Bummock: New Artistic Responses to Unseen Parts of the Archive seeks to investigate, research and use unseen parts of archives as catalysts for the creation of new artworks.
Bummock: The Lace Archive, Backlit Gallery, Nottingham, 2018. Installation view showing Danica Maier Man Hole, (wall paint), Andrew Bracey, WV1723, (artists book) and reproductions of documents from the Lace Archive. ©Photographer Sian Vaughan
Research project title: Bummock: Artists in Archives
Duration of project: 2015 – ongoing
Researchers
- Sian Vaughan
- Danica Maier (Nottingham Trent University)
- Andrew Bracey (Lincoln University)
- Lucy Renton (Kingston University and University of East London)
- Sarah Bennett (Kingston University)
Research background
Dr Sian Vaughan is a co-investigator on Bummock: New Artistic Responses to Unseen Parts of the Archive, devised and led by artist-researchers Danica Maier and Andrew Bracey.

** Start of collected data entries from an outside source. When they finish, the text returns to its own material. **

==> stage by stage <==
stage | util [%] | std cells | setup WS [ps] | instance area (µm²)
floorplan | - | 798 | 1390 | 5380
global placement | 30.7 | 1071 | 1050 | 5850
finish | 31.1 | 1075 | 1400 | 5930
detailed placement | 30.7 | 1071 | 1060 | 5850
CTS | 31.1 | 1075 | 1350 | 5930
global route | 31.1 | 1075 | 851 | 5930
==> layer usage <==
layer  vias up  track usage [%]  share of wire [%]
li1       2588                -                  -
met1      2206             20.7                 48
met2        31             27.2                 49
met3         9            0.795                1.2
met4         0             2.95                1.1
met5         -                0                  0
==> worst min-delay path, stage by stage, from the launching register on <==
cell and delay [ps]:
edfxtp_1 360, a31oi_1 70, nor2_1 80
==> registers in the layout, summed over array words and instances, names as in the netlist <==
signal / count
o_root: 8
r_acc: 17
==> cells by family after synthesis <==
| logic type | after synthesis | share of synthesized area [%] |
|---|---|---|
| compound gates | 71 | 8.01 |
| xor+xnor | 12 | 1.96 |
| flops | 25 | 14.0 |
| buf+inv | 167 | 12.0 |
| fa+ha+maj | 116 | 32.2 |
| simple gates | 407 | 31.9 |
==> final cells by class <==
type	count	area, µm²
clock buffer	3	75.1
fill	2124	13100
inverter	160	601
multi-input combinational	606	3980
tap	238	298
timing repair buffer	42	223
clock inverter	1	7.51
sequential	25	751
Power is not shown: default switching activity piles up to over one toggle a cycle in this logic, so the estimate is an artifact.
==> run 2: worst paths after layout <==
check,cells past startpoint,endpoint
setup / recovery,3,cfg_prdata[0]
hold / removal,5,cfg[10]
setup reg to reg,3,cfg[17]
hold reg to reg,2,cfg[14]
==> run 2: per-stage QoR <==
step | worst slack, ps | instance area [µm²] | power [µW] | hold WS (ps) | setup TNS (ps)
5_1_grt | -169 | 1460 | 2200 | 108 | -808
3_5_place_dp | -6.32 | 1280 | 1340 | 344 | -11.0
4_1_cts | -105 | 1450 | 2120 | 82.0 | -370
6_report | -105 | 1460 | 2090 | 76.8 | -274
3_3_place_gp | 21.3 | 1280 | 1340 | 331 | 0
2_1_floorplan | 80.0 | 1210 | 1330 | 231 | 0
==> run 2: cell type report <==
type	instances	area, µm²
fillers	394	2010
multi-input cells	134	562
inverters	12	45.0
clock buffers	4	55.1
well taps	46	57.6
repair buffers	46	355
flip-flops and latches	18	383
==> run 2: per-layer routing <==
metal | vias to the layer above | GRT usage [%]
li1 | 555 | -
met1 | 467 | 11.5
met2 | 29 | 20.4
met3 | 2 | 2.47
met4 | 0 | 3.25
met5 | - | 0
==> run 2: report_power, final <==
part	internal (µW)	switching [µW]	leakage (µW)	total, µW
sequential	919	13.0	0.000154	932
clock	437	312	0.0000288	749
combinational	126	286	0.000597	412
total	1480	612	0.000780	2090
File: src/rtl/core/dfr_pkg.sv
// package for the delimited frame receiver: ring sizes, command and result
// codes, register map, shared structs and pointer helpers
// no dependencies
package dfr_pkg;

  // ring geometry: a ring holds at most RING_DEPTH-1 bytes
  localparam int RING_DEPTH = 64;
  localparam int PTR_W      = 6;
  localparam logic [PTR_W:0] DEPTH_C = (PTR_W + 1)'(RING_DEPTH);

  // configuration port
  localparam int CFG_AW = 4;
  localparam int CFG_DW = 32;

  typedef enum logic [1:0] {
    REG_MODE   = 2'd0,
    REG_HEAD   = 2'd1,
    REG_TAIL   = 2'd2,
    REG_NOTIFY = 2'd3
  } reg_idx_t;

  typedef enum logic [1:0] {
    CMD_RECV  = 2'd0,
    CMD_READ  = 2'd1,
    CMD_FLUSH = 2'd2,
    CMD_NOP   = 2'd3
  } cmd_t;

  localparam logic [2:0] KIND_RECV    = 3'd0;
  localparam logic [2:0] KIND_RDATA   = 3'd1;
  localparam logic [2:0] KIND_REMPTY  = 3'd2;
  localparam logic [2:0] KIND_FBYTE   = 3'd3;
  localparam logic [2:0] KIND_FEMPTY  = 3'd4;
  localparam logic [2:0] KIND_FLUSHED = 3'd5;

  // register contents handed to the sequencer
  typedef struct packed {
    logic       mode_select;
    logic [7:0] head_byte;
    logic [7:0] tail_byte;
    logic       notify_enable;
  } cfg_t;

  // store access request from the sequencer
  typedef struct packed {
    logic             rd_en;
    logic             rd_stream;
    logic [PTR_W-1:0] rd_addr;
    logic             we_frame;
    logic             we_stream;
    logic [PTR_W-1:0] wr_addr;
    logic [7:0]       wr_data;
  } mem_req_t;

  // pointer advance with wrap at the ring depth
  function automatic logic [PTR_W-1:0] ring_next(input logic [PTR_W-1:0] p);
    logic [PTR_W:0] n;
    n = {1'b0, p} + (PTR_W + 1)'(1);
    ring_next = (n >= DEPTH_C) ? '0 : n[PTR_W-1:0];
  endfunction

  // bytes held between read and write pointer
  function automatic logic [PTR_W-1:0] ring_count(input logic [PTR_W-1:0] w,
                                                  input logic [PTR_W-1:0] r);
    logic [PTR_W:0] d;
    if (w >= r) begin
      d = {1'b0, w} - {1'b0, r};
    end else begin
      d = {1'b0, w} + DEPTH_C - {1'b0, r};
    end
    ring_count = d[PTR_W-1:0];
  endfunction

endpackage

File: src/rtl/core/dfr_store.sv
// frame and stream byte stores, one write port each and a shared
// registered read port; depends on dfr_pkg
module dfr_store import dfr_pkg::*; (
  input  logic       clk,
  input  mem_req_t   req,
  output logic [7:0] rd_data
);

  logic [7:0] frame_mem  [RING_DEPTH];
  logic [7:0] stream_mem [RING_DEPTH];
  logic [7:0] rd_data_r;

  assign rd_data = rd_data_r;

  // writes
  always_ff @(posedge clk) begin
    if (req.we_frame) begin
      frame_mem[req.wr_addr] <= req.wr_data;
    end
    if (req.we_stream) begin
      stream_mem[req.wr_addr] <= req.wr_data;
    end
  end

  // registered read, data holds until the next read
  always_ff @(posedge clk) begin
    if (req.rd_en) begin
      rd_data_r <= req.rd_stream ? stream_mem[req.rd_addr] : frame_mem[req.rd_addr];
    end
  end

endmodule

File: config.mk
export PLATFORM = sky130hd
export DESIGN_NAME = dfr_store
export DESIGN_NICKNAME = d
export VERILOG_FILES = /design/src/rtl/core/dfr_pkg.sv /design/src/rtl/core/dfr_store.sv
export SDC_FILE = /design/constraint.sdc
export NUM_CORES = 1
export LEC_CHECK = 0
export BUFFER_PORTS_ARGS = -buffer_cell sky130_fd_sc_hd__buf_2
export CAP_MARGIN = 20
export CORE_MARGIN = 1.5
export CORE_UTILIZATION = 40
export CTS_BUF_LIST = sky130_fd_sc_hd__clkbuf_8
export DETAILED_ROUTE_END_ITERATION = 8
export GPL_TIMING_DRIVEN = 0
export PLACE_DENSITY = 0.55
export SYNTH_ARGS = -nofsm -noshare
export SYNTH_HDL_FRONTEND = slang
export SYNTH_SLANG_ARGS = --single-unit
File: constraint.sdc
create_clock -name clk -period 2.4 [get_ports clk]
set_input_delay 0 -clock clk [delete_from_list [all_inputs] [get_ports clk]]
set_output_delay 0 -clock clk [all_outputs]
set_load 0.005 [all_outputs]
==> results of run 1 <==
## sequential cells by signal, indices dropped and copies added (netlist names)
signal	flops
frame_mem	512
rd_data	8
stream_mem	512
## report_power, final
part	total (mW)	leakage [nW]	switching (mW)	internal, mW
sequential	20.0	9.29	0.0297	20.0
clock	14.0	1.74	6.85	7.18
combinational	2.07	2.96	1.24	0.833
## worst max-delay path, stage by stage (launching register included)
cell      delay [ns]
edfxtp_1        0.36
mux4_2          0.52
mux4_2          0.58
mux4_2          0.59
mux2_2          0.31
## layout make-up
type / count / area share
tap: 1287 / 0.03573
antenna: 6 / 0.0003332
sequential: 1032 / 0.6877
timing repair buffer: 38 / 0.01022
multi-input combinational: 507 / 0.1850
clock buffer: 168 / 0.05131
clock inverter: 125 / 0.01608
buffer: 89 / 0.01272
inverter: 11 / 0.0009162
## cells by family after synthesis
kind of cell / share of synthesized area
buffers and inverters: 0.01095
DFF: 0.7797
muxes: 0.1926
and+or+nand+nor: 0.01675
## through the flow
stage	instance area, sq um	hold slack, ns	worst slack [ns]	setup TNS [ns]
floorplan	39920	0.09887	0.0001259	0
global placement	41620	0.3231	-1.492	-182.60
detailed placement	41880	0.3401	-1.499	-193.88
CTS	45050	0.1182	-0.2334	-1.604
global route	45060	0.1414	-0.2377	-1.659
finish	45060	0.1890	-0.2227	-1.528
## cells in the mapped netlist
master	count	share of area
nand3b_1	6	0.0011
edfxtp_1	1032	0.78
mux4_2	336	0.19
clkbuf_1	44	0.0042
buf_2	18	0.0023
or3b_2	3	0.00066
nand4_1	2	0.00031
nand2_1	14	0.0013
buf_6	1	0.00028
nor2_1	131	0.012
mux2_2	8	0.0023
nand3_1	5	0.00063
or3_1	2	0.00031
buf_1	18	0.0017
buf_4	8	0.0015
inv_1	11	0.0010
## worst max path at each step
| stage | end | slack, ns | cells past startpoint |
|---|---|---|---|
| 2_1_floorplan | rd_data[0] | 0.0001 | 7 |
| 3_3_place_gp | rd_data[3] | -1.49 | 6 |
| 3_5_place_dp | rd_data[3] | -1.50 | 6 |
| 4_1_cts | rd_data[3] | -0.23 | 4 |
| 5_1_grt | rd_data[3] | -0.24 | 4 |
| 6_report | rd_data[3] | -0.22 | 4 |
## routing by layer
layer,track usage,up-vias,share of wire
met1,0.2626,9859,0.43
met5,0,-,0.00036
met4,0.05890,6,0.022
met2,0.3003,636,0.48
li1,-,7493,-
met3,0.04744,146,0.069
## what timing repair did
item	in CTS	in global routing
resized for setup	5	2
cloned	0	0
hold buffers	12	0
hold endpoints to repair	875	0
setup endpoints to repair	8	8
setup buffers	0	0
==> out/metrics.yaml, run 1 <==
global_route:
  track_usage: 0.1905
  antenna_found_initial: 14
  grt_pass1_wl_mm: 136.0
  grt_overflow: 0
  grt_pass1_vias: 18990
  grt_max_degree: 93
floorplanning:
  io_pins: 33
  start_util: 0.4039
  dieArea_sq_um: 101300
  core_area_sq_um: 98420
  rows: 115
  die_y_um: 318.2
  die_x_um: 318.2
worst_setup_path:
  critPathLaunchType: "register"
  r2r_end: "rd_data[3]"
  worstSetupStartpoint: "stream_mem[13][3]"
  r2r-start: "stream_mem[13][3]"
  cp-end-kind: "register"
  ff2ff_path_depth: 4
  critical_path_class: "reg2reg"
  crit_arrival_ns: 3.19
  cp.required_ns: 2.96
  rrSetupSlack_ns: -0.22
  path_max_fanout: 1
sta:
  hold_violations: 0
  setup_slack_ns: -0.2227
  worst_slew_pin_slew_ns: 1.117
  fin_skew_ns: 0.02485
  slew_headroom: 0.2555
  layout_worst_path_cycle_share: 1.093
  rsz0062_at_grt: "true"
  setup_viol: 8
  drv_slew: 0
  fmax_mhz: 381.3
  min_period_ns: 2.623
place:
  dp.cells: 2952
  gp_congestion: 0.8032
  hpwl_mm: 62.79
  io_buffers: 17
power:
  cellLeakagePower_nw: 13.99
  power_mw: 36.12
  vdd_ir_drop_max_mv: 0.6883
  power_density_nw_per_um2: 801.4
detailed_routing:
  wl_per_cell_um: 29.17
  ant_nets: 0
  drtIter0Drc: 1812
  drc: 0
  first_pass_iters: 5
  vias_per_cell: 5.559
  vias: 18140
  totalWireLength_mm: 95.17
worst_hold_path:
  hold_depth: 3
  worstHoldStart: "req[19]"
  hold_end: "rd_data[2]"
  holdCritPathClass: "in2reg"
yosys:
  syn_inst: 1639
  synth.cell_area_sq_um: 39750
  yosys_warnings: 0
  ys_seq_area_frac: 0.7797
  avgSynthCellArea_sq_um: 24.25
  synth_seq_cells: 1032
  synthDistinctLibCells: 16
  synth_nets: 1664
cells_and_area:
  layout-drive-gt1-share: 0.3127
  syn2layout_area_growth_pct: 13.38
  final_cell_mix: "edfxtp_1, mux4_2, clkbuf_8"
  nets: 1871
  fill_cells: 8220
  post-route-util: 0.4579
  final_common_cell: "edfxtp_1"
  stdcell_count: 3263
  seqCellArea_sq_um: 30990
  multi_input_area_sq_um: 8338
clock_tree:
  clk_latency_ns: 0.81
  clk_pin_slew_worst_paths_ns: 0.06
  numCtsBuffers: 167
  clk_path_buf_depth: 3
  clock-sinks: 1032
  cts_root_buf: "clkbuf_8"
  htreeDepth: 4
  cts_tree: "yes"
outcome:
  violations: "negative setup slack"
  status: "finished with violations"
run:
  max_cap_viol_count: 0
No activity file was read; power rests on OpenSTA's default activity.
==> run 2: changes to the inputs <==
- GPL_TIMING_DRIVEN: 0 -> unset
- PLACE_DENSITY: 0.55 -> 0.57
- SETUP_SLACK_MARGIN: unset -> 0.1
==> run 2 against run 1 <==
  * The flow still finishes with violations (negative setup slack)
  * Sequential share of layout area down 2.1 points
  * Sequential power is essentially flat
  * Combinational power is essentially flat
  * Setup slack better by 0.081 ns
  * Clock skew increased by 0.022 ns
  * Clock power about the same
  * Utilization grew 1.5 points
  * Final cell count rose by 4.5%
  * Worst hold slack got worse by 0.10 ns
  * Die area stayed put
==> out/metrics.yaml, run 2 (same netlist as run 1, synthesis figures left out) <==
worst_setup_path:
  worstSetupStartpoint: "stream_mem[55][3]"  # was stream_mem[13][3]
  cp_top_family: "multiplexers"  # unchanged
  r2r-start: "stream_mem[55][3]"  # was stream_mem[13][3]
  rrSetupSlack_ns: -0.14  # was -0.22 ns
  worstPathCellList: "mux4_2 -> mux4_2 -> mux4_2 -> mux2_2"  # unchanged
  cp-end-kind: "register"  # unchanged
  path_max_fanout: 1  # unchanged
  cp.required_ns: 2.98  # was 2.96 ns
  critPathLaunchType: "register"  # unchanged
  crit_buf_inv: 0  # unchanged
  cpPeakStageDelay_ns: 0.57  # was 0.59 ns
  slowest_stage: "mux4_2"  # unchanged
  crit_arrival_ns: 3.12  # was 3.19 ns
  cp_common_cell: "mux4_2"  # unchanged
  critical_path_class: "reg2reg"  # unchanged
place:
  gp_congestion: 0.7827  # was 0.8032
  hpwl_mm: 60.96  # was 62.79 mm
  io_buffers: 32  # was 17
  dp.cells: 3092  # was 2952
sta:
  hold_violations: 0  # unchanged
  layout_worst_path_cycle_share: 1.059  # was 1.093
  setup_slack_ns: -0.1415  # was -0.2227 ns
  worst_slew_pin_slew_ns: 0.7710  # was 1.117 ns
  min_period_ns: 2.542  # was 2.623 ns
  slew_headroom: 0.4848  # was 0.2555
  setup_viol: 8  # unchanged
  rsz0062_at_grt: "true"  # unchanged
  fmax_mhz: 393.5  # was 381.3 MHz
  drv_slew: 0  # unchanged
  fin_skew_ns: 0.04719  # was 0.02485 ns
global_route:
  track_usage: 0.1905  # about the same
  grt_overflow: 0  # unchanged
  antenna_found_initial: 5  # was 14
  grt_pass1_wl_mm: 138.4  # was 136.0 mm
  grt_max_degree: 91  # was 93
  grt_pass1_vias: 19490  # was 18990
cells_and_area:
  nets: 2022  # was 1871
  post-route-util: 0.4725  # was 0.4579
  final_common_cell: "edfxtp_1"  # unchanged
  syn2layout_area_growth_pct: 17.00  # was 13.38%
  layout-drive-gt1-share: 0.3785  # was 0.3127
  stdcell_count: 3411  # was 3263
  final_cell_mix: "edfxtp_1, mux4_2, buf_4"  # was edfxtp_1, mux4_2, clkbuf_8
floorplanning:
  dieArea_sq_um: 101300  # unchanged
  io_pins: 33  # unchanged
  die_x_um: 318.2  # unchanged
  start_util: 0.4039  # unchanged
  die_y_um: 318.2  # unchanged
  rows: 115  # unchanged
  core_area_sq_um: 98420  # unchanged
worst_hold_path:
  worstHoldStart: "req[15]"  # was req[19]
  holdCritPathClass: "in2reg"  # unchanged
power:
  vdd_ir_drop_max_mv: 0.4929  # was 0.6883 mV
  power_density_nw_per_um2: 769.5  # was 801.4 nW/um^2
  cellLeakagePower_nw: 14.99  # was 13.99 nW
detailed_routing:
  vias_per_cell: 5.507  # was 5.559
  drtIter0Drc: 2097  # was 1812
  wl_per_cell_um: 27.81  # was 29.17 um
  totalWireLength_mm: 94.85  # was 95.17 mm
  ant_nets: 0  # unchanged
  first_pass_iters: 5  # unchanged
  drc: 0  # unchanged
  vias: 18780  # was 18140
clock_tree:
  cts_root_buf: "clkbuf_8"  # unchanged
  cts_setup_buffers: 0  # unchanged
  cts_tree: "yes"  # unchanged
  clk_path_buf_depth: 3  # unchanged
  numCtsBuffers: 168  # was 167
  clk_pin_slew_worst_paths_ns: 0.06  # about the same
  htreeDepth: 4  # unchanged
  clk_latency_ns: 0.83  # was 0.81 ns
  clock-sinks: 1032  # unchanged
outcome:
  status: "finished with violations"  # unchanged
  violations: "negative setup slack"  # unchanged
run:
  max_cap_viol_count: 0  # unchanged
-- run 2: cell types whose count changed in the layout (fill, tap and decap cells not counted), sizes merged --
cell / delta
diode: -1
buf: +185
clkbuf: -45
dlygate4sd3: +10
bufinv: -4
inv: +4
clkinvlp: -1
-- run 2: where the power goes --
part	total, mW	switching (mW)	internal, mW
Sequential	20.0	0.0447	20.0
Combinational	2.10	1.18	0.921
Clock	13.7	6.87	6.79
-- run 2: area by class of cell --
cell class / instances / area, sq um
Antenna cell: 5 / 12.51
Clock buffer: 168 / 2312
Clock inverter: 124 / 659.4
Fill cell: 8119 / 51910
Inverter: 11 / 41.29
Multi-Input combinational cell: 507 / 8330
Sequential cell: 1032 / 30990
Tap cell: 1287 / 1610
Timing Repair Buffer: 277 / 2550
-- run 2: path summary, 6_finish.rpt --
| check | end | depth (start not counted) |
|---|---|---|
| worst min register to register | rd_data[6] | 4 |
| worst min-delay path | frame_mem[50][5] | 4 |
| worst max-delay path | rd_data[3] | 4 |
| worst max register to register | rd_data[3] | 4 |
-- run 2: layer usage --
layer	GRT usage	vias up	routed length (um)
met4	0.05338	0	1815
li1	-	7764	-
met1	0.2730	10190	40860
met2	0.2975	710	45640
met5	0	-	0
met3	0.03975	119	6531
-- run 2: worst register-to-register path, stage by stage, from the launching register on --
cell	delay (ns)
edfxtp_1	0.36
mux4_2	0.54
mux4_2	0.55
mux4_2	0.58
mux2_2	0.30
-- run 2: through the flow --
step | area (sq um) | setup WS, ns | setup TNS [ns] | total power [mW] | hold WS (ns)
6_report | 46510 | -0.1415 | -0.9258 | 35.79 | 0.08823
5_1_grt | 46510 | -0.1686 | -1.151 | 37.01 | 0.07557
4_1_cts | 46490 | -0.1419 | -0.9748 | 36.19 | 0.0002767
3_5_place_dp | 43290 | -0.4261 | -3.111 | 22.52 | 0.4305
3_3_place_gp | 43290 | -0.4356 | -3.148 | 22.48 | 0.4391
2_1_floorplan | 40100 | 0.06054 | 0 | 21.51 | 0.09887
-- run 2: timing repair --
action	4_1_cts	5_1_grt
hold buffers	22	0
gates resized for setup	1	1
endpoints found under the hold margin	1033	0
endpoints found under the setup margin	8	8
==> run 3: changes to the inputs <==
- SETUP_SLACK_MARGIN: 0.1 -> unset
==> run 3 against run 2 <==
  * The run still ends with negative setup slack left
  * Clock skew is 0.0067 ns lower
  * Largest cell class unchanged
  * Total power up 1.7%
  * Critical path type unchanged
  * Final cell count rose by 0.73%
  * Via count about the same
  * Die area unchanged
==> out/metrics.yaml, run 3 (same netlist as run 1, synthesis figures left out) <==
cells_and_area:
  layout-drive-gt1-share: 0.3854  # was 0.3785
  syn2layout_area_growth_pct: 17.83  # was 17.00%
  final_common_cell: "edfxtp_1"  # unchanged
  fill_cells: 8053  # was 8119
  fin_area_sq_um: 46830  # was 46510 sq um
  seqCellArea_sq_um: 30990  # unchanged
  nets: 2038  # was 2022
  multi_input_area_sq_um: 8342  # was 8330 sq um
  final_cell_mix: "edfxtp_1, mux4_2, buf_4"  # unchanged
sta:
  drv_slew: 0  # unchanged
  min_period_ns: 2.587  # was 2.542 ns
  worst_slew_pin_slew_ns: 0.7625  # was 0.7710 ns
  hold_violations: 0  # unchanged
  fin_skew_ns: 0.04053  # was 0.04719 ns
  slew_headroom: 0.4905  # was 0.4848
  setup_slack_ns: -0.1869  # was -0.1415 ns
  layout_worst_path_cycle_share: 1.078  # was 1.059
  setup_viol: 8  # unchanged
  fmax_mhz: 386.6  # was 393.5 MHz
  rsz0062_at_grt: "true"  # unchanged
  hold_slack_ns: 0.1286  # was 0.08823 ns
global_route:
  grt_pass1_vias: 19740  # was 19490
  track_usage: 0.1931  # was 0.1905
  antenna_found_initial: 9  # was 5
  grt_max_degree: 129  # was 91
  grt_overflow: 0  # unchanged
  grt_pass1_wl_mm: 139.8  # was 138.4 mm
floorplanning:
  start_util: 0.4039  # unchanged
  die_x_um: 318.2  # unchanged
  core_area_sq_um: 98420  # unchanged
  dieArea_sq_um: 101300  # unchanged
  io_pins: 33  # unchanged
  die_y_um: 318.2  # unchanged
  rows: 115  # unchanged
detailed_routing:
  first_pass_iters: 5  # unchanged
  vias: 18780  # about the same
  vias_per_cell: 5.466  # was 5.507
  wl_per_cell_um: 28.08  # was 27.81 um
  ant_nets: 0  # unchanged
  drc: 0  # unchanged
  drtIter0Drc: 1740  # was 2097
  totalWireLength_mm: 96.47  # was 94.85 mm
worst_setup_path:
  crit_arrival_ns: 3.18  # was 3.12 ns
  cpPeakStageDelay_ns: 0.58  # was 0.57 ns
  slowest_stage: "mux4_2"  # unchanged
  path_max_fanout: 1  # unchanged
  ff2ff_path_depth: 4  # unchanged
  cp.required_ns: 3.00  # was 2.98 ns
  worstPathCellList: "mux4_2 -> mux4_2 -> mux4_2 -> mux2_2"  # unchanged
  critical_path_class: "reg2reg"  # unchanged
  cp_common_cell: "mux4_2"  # unchanged
  rrSetupSlack_ns: -0.19  # was -0.14 ns
  critPathLaunchType: "register"  # unchanged
  cp-end-kind: "register"  # unchanged
power:
  power_density_nw_per_um2: 776.9  # was 769.5 nW/um^2
  vdd_ir_drop_max_mv: 0.5073  # was 0.4929 mV
  cellLeakagePower_nw: 15.17  # was 14.99 nW
place:
  hpwl_mm: 62.18  # was 60.96 mm
  dpl-instance-area_sq_um: 43470  # was 43290 sq um
  gp_congestion: 0.8006  # was 0.7827
  io_buffers: 32  # unchanged
clock_tree:
  numCtsBuffers: 165  # was 168
  clk_pin_slew_worst_paths_ns: 0.06  # about the same
  clk_path_buf_depth: 3  # unchanged
  htreeDepth: 4  # unchanged
  clock-sinks: 1032  # unchanged
  cts_root_buf: "clkbuf_8"  # unchanged
  cts_tree: "yes"  # unchanged
  cts_setup_buffers: 0  # unchanged
  clk_latency_ns: 0.84  # was 0.83 ns
worst_hold_path:
  hold_depth: 4  # unchanged
  holdCritPathClass: "in2reg"  # unchanged
run:
  max_cap_viol_count: 0  # unchanged
outcome:
  violations: "negative setup slack"  # unchanged
  status: "finished with violations"  # unchanged
run 3: where the power goes:
group | internal [mW] | switching, mW | leakage, nW
clock network | 7.14 | 7.05 | 1.78
logic | 0.951 | 1.21 | 4.10
registers | 20.0 | 0.0557 | 9.29
total | 28.1 | 8.31 | 15.2
run 3: critical path, delay by kind of cell (launching register included):
family,cells,cell delay (ns)
multiplexers,4,1.97
flip-flops,1,0.39
run 3: cell type report:
type | instances | share of cell area
well taps | 1287 | 0.03438
flip-flops and latches | 1032 | 0.6617
inverters | 11 | 0.0008816
repair buffers | 296 | 0.05835
multi-input cells | 507 | 0.1781
clock inverters | 134 | 0.01766
clock buffers | 166 | 0.04878
diodes | 3 | 0.0001603
run 3: what timing repair did:
action | in CTS | in global routing
hold buffers | 23 | 0
setup endpoints to repair | 8 | 8
endpoints found under the hold margin | 1262 | 0
gates resized for setup | 4 | 1
run 3: path summary, 6_finish.rpt:
path	start	end
min	req[20]	rd_data[6]
max	stream_mem[4][0]	rd_data[0]
min reg2reg	frame_mem[63][0]	rd_data[0]
max reg2reg	stream_mem[4][0]	rd_data[0]
run 3: per-layer routing:
metal | wire length [um] | GRT usage | share of wire
met1 | 39530 | 0.2576 | 0.41
met2 | 48320 | 0.3174 | 0.50
met3 | 6681 | 0.04592 | 0.069
met4 | 1903 | 0.05572 | 0.020
met5 | 40 | 0 | 0.00041
run 3: metrics by stage:
stage          setup WS [ns]  total power [mW]  cells  setup TNS (ns)  utilization
6_report             -0.1869             36.38   3436          -1.180       0.4759
5_1_grt              -0.2026             37.60   3436          -1.381       0.4759
4_1_cts              -0.2000             36.74   3433          -1.290       0.4758
3_5_place_dp         -0.4618             22.57   3110          -3.173       0.4416
3_3_place_gp         -0.4521             22.53   3110          -3.146       0.4416
2_1_floorplan      0.0001259             21.47   1639               0            -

Through artists’ residencies this project seeks to investigate, research and use unseen parts of archives as catalysts for the creation of new artworks.
It also explores the development of a ‘control rummage’ methodology for researching the unseen/unknown that can be expanded from artistic practice to other forms of archival research.
Overall, the project examines issues about how artists approach access to archives differently to standard practices.
The aim is to create artistic responses in unexpected ways, to generate new readings, new knowledge and new artworks.
Through each Bummock residency, the project also generates discussion about research methods and the unseen and/or unvalued parts of archives.
How has the research been carried out?
The Bummock project consists of a series of discreet yet connected artist residencies with different types of archive collection.
Maier and Bracey work with a different artist in each residency which combines several group visits to the archive collection, collaborative and individual artists’ studio time, practice research and qualitative interviews, culminating in an exhibition and laboratory/ symposium.
As a co-investigator, Dr Vaughan brings specialist contextual knowledge of archival practice and the literature on archives and contemporary art, as well as undertaking interviews and participant-observations.
Bummock completed a pilot project (ACE funded) working within The Lace Archive held at Nottingham Trent University with artist Lucy Renton. In October 2017 the project started a three-year artists residency (ACE and artsNK funded) within the Tennyson Research Centre and artist Sarah Bennett.
Bummock: The Lace Archive, Backlit Gallery, Nottingham, 2018. Installation view showing Danica Maier Score (hand crank music boxes and hole punched music strips) with reproduction of technical drawing from the Lace Archive and a marimba, ©Photographer Sian Vaughan
Outcomes and impact
Each Bummock residency concludes with ‘flipping the Bummock’, allowing these hidden aspects of both the specific archival collection and the artistic research practice to become a visible ‘tip’ (of the iceberg).
This is manifested in exhibitions, a catalogue publication of critical essays and documentation, and a public conference or symposium framed as a further research laboratory.
The intention is that the project’s research and the methodologies established will be of use for future archive organisations and for artists working collaboratively on different types of projects.
To date Bummock: The Lace Archive has resulted in a touring exhibition (Backlit Gallery, Nottingham 2018 and the Ruskin Gallery, Cambridge, 2019); a public symposium in 2018; and a published catalogue in 2019.
Public events and workshops have been held alongside the touring exhibition, and in Lincolnshire as part of the Tennyson Research Centre residency (Waddington Art Walk, 2019).
The final exhibition on the Tennyson Research Centre residency is currently planned for The Collection Museum, Lincoln in Spring 2021.
The Bummock project has been presented at conferences by Maier and Bracey (Archives Unbound, Cardiff 2017; Textile and Place, Manchester 2018) and Vaughan (Rethinking the Past, Fundação Calouste Gulbenkian, Lisbon 2018).
Bummock: The Lace Archive was also the subject of a journal article in Textile (Townsend, 2019).